From the data, copy out every line in which the word "constraint" appears.
··· Records supplied ···
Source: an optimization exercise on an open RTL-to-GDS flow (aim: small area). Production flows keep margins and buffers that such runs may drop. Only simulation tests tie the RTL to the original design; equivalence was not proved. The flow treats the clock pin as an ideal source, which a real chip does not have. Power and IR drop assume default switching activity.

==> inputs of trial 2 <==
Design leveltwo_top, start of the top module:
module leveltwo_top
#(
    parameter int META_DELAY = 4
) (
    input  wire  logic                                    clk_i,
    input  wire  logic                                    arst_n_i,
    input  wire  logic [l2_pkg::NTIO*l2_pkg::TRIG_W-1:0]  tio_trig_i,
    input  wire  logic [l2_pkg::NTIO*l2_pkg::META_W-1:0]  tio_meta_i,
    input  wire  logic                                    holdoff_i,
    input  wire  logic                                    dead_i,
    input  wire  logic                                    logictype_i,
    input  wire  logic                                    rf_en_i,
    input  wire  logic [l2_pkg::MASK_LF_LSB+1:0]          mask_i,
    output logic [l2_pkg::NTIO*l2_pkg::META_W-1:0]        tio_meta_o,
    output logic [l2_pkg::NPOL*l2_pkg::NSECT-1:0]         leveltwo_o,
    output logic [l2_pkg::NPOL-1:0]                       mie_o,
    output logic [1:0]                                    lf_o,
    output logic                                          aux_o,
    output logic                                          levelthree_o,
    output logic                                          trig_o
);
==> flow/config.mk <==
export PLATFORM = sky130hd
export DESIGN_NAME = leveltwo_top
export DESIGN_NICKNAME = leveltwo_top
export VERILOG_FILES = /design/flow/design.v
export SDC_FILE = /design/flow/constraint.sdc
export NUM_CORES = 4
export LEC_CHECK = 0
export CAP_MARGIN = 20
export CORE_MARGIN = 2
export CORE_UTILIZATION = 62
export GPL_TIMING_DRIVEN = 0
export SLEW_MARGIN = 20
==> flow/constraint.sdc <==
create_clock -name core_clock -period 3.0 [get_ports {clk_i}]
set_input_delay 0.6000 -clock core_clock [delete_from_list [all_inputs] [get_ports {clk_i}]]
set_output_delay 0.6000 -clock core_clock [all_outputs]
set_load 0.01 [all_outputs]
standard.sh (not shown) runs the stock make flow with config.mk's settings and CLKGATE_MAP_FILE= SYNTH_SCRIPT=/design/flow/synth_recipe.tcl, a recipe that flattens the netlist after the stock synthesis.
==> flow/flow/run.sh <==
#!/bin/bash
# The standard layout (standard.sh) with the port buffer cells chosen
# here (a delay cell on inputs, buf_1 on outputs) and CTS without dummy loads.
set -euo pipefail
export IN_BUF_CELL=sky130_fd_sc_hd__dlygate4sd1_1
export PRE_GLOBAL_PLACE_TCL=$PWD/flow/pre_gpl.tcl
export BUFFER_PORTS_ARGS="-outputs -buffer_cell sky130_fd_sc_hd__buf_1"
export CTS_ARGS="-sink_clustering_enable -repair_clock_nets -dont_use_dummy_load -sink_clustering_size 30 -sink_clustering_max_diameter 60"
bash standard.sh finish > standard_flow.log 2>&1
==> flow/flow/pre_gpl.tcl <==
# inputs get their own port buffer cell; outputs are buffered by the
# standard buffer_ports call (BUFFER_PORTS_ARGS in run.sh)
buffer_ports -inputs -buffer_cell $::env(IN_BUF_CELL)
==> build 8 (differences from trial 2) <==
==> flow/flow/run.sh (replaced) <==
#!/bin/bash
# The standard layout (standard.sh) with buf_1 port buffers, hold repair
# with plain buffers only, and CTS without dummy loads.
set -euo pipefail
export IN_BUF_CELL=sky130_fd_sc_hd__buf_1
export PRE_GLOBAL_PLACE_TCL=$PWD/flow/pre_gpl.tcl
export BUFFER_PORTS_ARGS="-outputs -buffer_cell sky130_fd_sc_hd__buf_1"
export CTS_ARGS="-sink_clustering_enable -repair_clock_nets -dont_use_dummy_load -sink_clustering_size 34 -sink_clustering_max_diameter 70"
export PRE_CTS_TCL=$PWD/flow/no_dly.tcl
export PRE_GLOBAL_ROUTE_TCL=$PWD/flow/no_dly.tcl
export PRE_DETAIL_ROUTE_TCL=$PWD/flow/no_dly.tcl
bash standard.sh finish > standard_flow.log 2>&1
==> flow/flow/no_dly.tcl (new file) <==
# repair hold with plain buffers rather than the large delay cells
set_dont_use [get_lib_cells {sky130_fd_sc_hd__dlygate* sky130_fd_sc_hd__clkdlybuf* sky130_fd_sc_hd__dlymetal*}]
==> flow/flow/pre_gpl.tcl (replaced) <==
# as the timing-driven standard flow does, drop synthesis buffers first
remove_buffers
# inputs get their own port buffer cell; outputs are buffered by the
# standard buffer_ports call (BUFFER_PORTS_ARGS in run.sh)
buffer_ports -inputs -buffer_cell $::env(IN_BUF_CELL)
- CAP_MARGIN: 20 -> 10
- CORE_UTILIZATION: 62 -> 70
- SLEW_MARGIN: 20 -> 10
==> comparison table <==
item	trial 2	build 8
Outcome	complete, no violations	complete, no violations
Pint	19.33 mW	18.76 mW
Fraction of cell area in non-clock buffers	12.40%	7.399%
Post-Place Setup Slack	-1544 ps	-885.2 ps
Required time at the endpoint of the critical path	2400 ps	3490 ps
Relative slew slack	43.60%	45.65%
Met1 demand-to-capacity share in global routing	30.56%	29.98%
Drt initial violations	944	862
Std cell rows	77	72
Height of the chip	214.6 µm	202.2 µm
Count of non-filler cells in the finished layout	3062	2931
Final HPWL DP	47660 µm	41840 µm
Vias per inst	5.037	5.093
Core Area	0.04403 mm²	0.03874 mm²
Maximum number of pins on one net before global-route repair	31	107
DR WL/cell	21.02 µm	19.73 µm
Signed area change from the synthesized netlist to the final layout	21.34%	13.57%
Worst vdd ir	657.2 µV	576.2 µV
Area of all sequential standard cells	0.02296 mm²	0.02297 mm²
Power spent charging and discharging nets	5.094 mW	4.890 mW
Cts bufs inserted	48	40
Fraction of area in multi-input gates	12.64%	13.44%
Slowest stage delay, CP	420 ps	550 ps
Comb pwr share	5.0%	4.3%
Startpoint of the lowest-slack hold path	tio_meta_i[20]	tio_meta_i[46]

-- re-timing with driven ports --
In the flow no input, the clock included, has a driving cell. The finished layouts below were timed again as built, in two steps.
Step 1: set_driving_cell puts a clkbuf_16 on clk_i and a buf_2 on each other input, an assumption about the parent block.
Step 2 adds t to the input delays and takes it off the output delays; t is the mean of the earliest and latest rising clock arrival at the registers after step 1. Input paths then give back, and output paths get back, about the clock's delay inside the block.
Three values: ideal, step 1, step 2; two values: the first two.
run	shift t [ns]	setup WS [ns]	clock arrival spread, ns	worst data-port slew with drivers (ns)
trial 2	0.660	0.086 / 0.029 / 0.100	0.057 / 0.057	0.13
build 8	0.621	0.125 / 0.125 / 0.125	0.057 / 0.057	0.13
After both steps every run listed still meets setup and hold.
···
Response area:
export SDC_FILE = /design/flow/constraint.sdc
==> flow/constraint.sdc <==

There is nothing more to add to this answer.